What now? Our original goal was to answer the question: Which resources does Alice have access to? We have shown the simplified policies that would grant access to Alice, but we are not all the way there. The residual policies are essentially constraints that represent Alice’s set of viewable documents. Any document that meets those constraints, i.e., one in which replacing unknown(resource) with the document entity ID causes a residual policy to evaluate to true, is included in the set. What you would like to do is use these constraints to efficiently fetch the data that satisfies them. Since Cedar doesn’t have any way of knowing how your specific application stores data, it can’t do this on its own.

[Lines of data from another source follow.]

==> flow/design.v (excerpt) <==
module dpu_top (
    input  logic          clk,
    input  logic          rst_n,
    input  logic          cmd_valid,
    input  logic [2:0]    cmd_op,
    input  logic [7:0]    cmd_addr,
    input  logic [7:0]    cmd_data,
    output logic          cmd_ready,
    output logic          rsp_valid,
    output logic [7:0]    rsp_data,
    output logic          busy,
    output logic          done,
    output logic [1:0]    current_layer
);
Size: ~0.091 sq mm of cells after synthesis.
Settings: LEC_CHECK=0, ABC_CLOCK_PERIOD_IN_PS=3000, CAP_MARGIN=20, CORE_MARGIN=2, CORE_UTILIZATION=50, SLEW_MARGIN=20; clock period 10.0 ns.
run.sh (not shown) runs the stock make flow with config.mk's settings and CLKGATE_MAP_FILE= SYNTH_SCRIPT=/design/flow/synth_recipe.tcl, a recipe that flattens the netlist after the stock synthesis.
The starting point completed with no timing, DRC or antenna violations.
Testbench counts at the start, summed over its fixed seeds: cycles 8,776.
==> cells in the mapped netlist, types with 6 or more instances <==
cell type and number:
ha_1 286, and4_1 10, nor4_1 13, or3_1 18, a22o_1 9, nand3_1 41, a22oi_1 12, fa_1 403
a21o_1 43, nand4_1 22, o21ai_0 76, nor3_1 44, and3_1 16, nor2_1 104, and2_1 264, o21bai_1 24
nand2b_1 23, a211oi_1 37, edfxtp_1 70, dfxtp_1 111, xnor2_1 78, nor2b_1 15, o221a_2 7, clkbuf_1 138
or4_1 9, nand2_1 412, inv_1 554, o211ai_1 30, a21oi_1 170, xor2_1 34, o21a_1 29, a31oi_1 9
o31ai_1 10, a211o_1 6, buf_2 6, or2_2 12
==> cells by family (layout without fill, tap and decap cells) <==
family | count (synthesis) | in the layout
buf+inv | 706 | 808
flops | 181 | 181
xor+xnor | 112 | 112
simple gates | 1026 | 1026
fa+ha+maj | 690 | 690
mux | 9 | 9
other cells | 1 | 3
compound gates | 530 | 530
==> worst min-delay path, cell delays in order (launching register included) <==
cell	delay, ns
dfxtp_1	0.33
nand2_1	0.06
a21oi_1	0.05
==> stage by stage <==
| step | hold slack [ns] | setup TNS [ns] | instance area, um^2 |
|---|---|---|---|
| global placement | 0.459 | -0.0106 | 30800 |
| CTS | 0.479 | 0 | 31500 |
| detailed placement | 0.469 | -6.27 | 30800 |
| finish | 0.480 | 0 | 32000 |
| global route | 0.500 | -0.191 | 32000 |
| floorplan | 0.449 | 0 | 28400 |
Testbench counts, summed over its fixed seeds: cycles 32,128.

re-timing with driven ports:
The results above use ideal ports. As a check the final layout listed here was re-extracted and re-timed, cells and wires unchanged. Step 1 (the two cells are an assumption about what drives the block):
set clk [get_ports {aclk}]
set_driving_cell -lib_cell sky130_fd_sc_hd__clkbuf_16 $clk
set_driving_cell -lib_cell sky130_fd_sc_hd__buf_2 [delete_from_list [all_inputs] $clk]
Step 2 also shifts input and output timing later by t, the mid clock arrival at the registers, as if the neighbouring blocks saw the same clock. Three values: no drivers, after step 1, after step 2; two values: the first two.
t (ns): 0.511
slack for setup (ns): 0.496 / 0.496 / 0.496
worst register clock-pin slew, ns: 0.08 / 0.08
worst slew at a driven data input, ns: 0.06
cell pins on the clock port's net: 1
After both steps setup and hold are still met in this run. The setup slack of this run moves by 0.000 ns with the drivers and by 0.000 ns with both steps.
What follows belongs to an exercise in optimizing a design on an open flow for small area, a short achievable clock period and few clock cycles; a production flow would make more cautious choices. Only simulation tests tie the RTL to the original design; equivalence was not proved. Power figures rest on the tool's default switching activity, not on a simulated workload.

--- design/flow/run.sh ---
#!/bin/bash
# synth_recipe.tcl (not shown) runs the flow's synth.tcl, then flattens the netlist and writes it again
# the make line also repeats each setting of config.mk as NAME=value (left out here)
make -C /OpenROAD-flow-scripts/flow DESIGN_CONFIG=/design/flow/config.mk WORK_HOME=/design/flow/orfs CLKGATE_MAP_FILE= SYNTH_SCRIPT=/design/flow/synth_recipe.tcl finish
--- design/flow/config.mk ---
export PLATFORM = sky130hd
export DESIGN_NAME = cpu
export DESIGN_NICKNAME = cpu
export VERILOG_FILES = /design/flow/design.v
export SDC_FILE = /design/flow/constraint.sdc
export NUM_CORES = 4
export LEC_CHECK = 0
export CAP_MARGIN = 20
export CORE_MARGIN = 2
export CORE_UTILIZATION = 40
export SETUP_SLACK_MARGIN = 3.0
export SLEW_MARGIN = 20
--- design/flow/constraint.sdc ---
create_clock -name core_clock -period 5.5 [get_ports {clk}]
set_input_delay 1.1000 -clock core_clock [delete_from_list [all_inputs] [get_ports {clk}]]
set_output_delay 1.1000 -clock core_clock [all_outputs]
set_load 0.01 [all_outputs]
--- design/flow/design.v ---
package cpu_pkg;
    localparam int data_w    = 8;
    localparam int instr_w   = 16;
    localparam int reg_count = 16;
    localparam int op_lsb  = 12;
    localparam int rd_lsb  = 8;
    localparam int rs1_lsb = 4;
    localparam int rs2_lsb = 0;
    typedef logic [3:0]        reg_addr_t;
    typedef logic [data_w-1:0] data_t;
    typedef enum logic [3:0] {
        op_nop  = 4'd0,
        op_add  = 4'd1,
        op_sub  = 4'd2,
        op_and  = 4'd3,
        op_or   = 4'd4,
        op_xor  = 4'd5,
        op_shl  = 4'd6,
        op_shr  = 4'd7,
        op_ldi  = 4'd8,
        op_mul  = 4'd9,
        op_in   = 4'd10,
        op_out  = 4'd11,
        op_halt = 4'd15
    } opcode_t;
    typedef enum logic {
        unit_alu,
        unit_mul
    } unit_t;
endpackage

Fortunately, the Cedar language is pretty small, so it’s easy to convert it into another language that can be used to do that. Let’s imagine that for this sample application, our document metadata is stored in a relational database. We could translate our remaining Cedar residual into a SQL query we can submit to the database. If our metadata is in a table called documents, with the columns id, is_public, and owner , then we can translate our first residual into the following query:

SELECT id FROM documents WHERE 
(true AND true AND owner == 'DocCloud::User::"Alice"') 
|| 
(true AND is_public);

And our second residual would become:

SELECT id FROM documents WHERE (true AND is_public);

These queries could then be submitted to a database in order to retrieve the set of documents that Alice is authorized to access. Importantly, partial evaluation has already evaluated all of the authorization info that the database is unable to answer, such as whether or not the request was authenticated with MFA.

Caveats

One missing feature of partial evaluation is being able to make a guarantee to the partial evaluator that an unknown will be filled with a value of a certain type. This why the residuals above contain items like true && unknown(resource)["isPublic"] . The partial evaluator can’t guarantee that resource.isPublic is always a boolean, so it has to leave the && un-evaluated to preserve the error behavior if isPublic is a non-boolean. It would be ideal if true && unknown would partially evaluate to unknown. Expressions could be more aggressively constant-folded down to values if more type information was known. This remains an area for future work.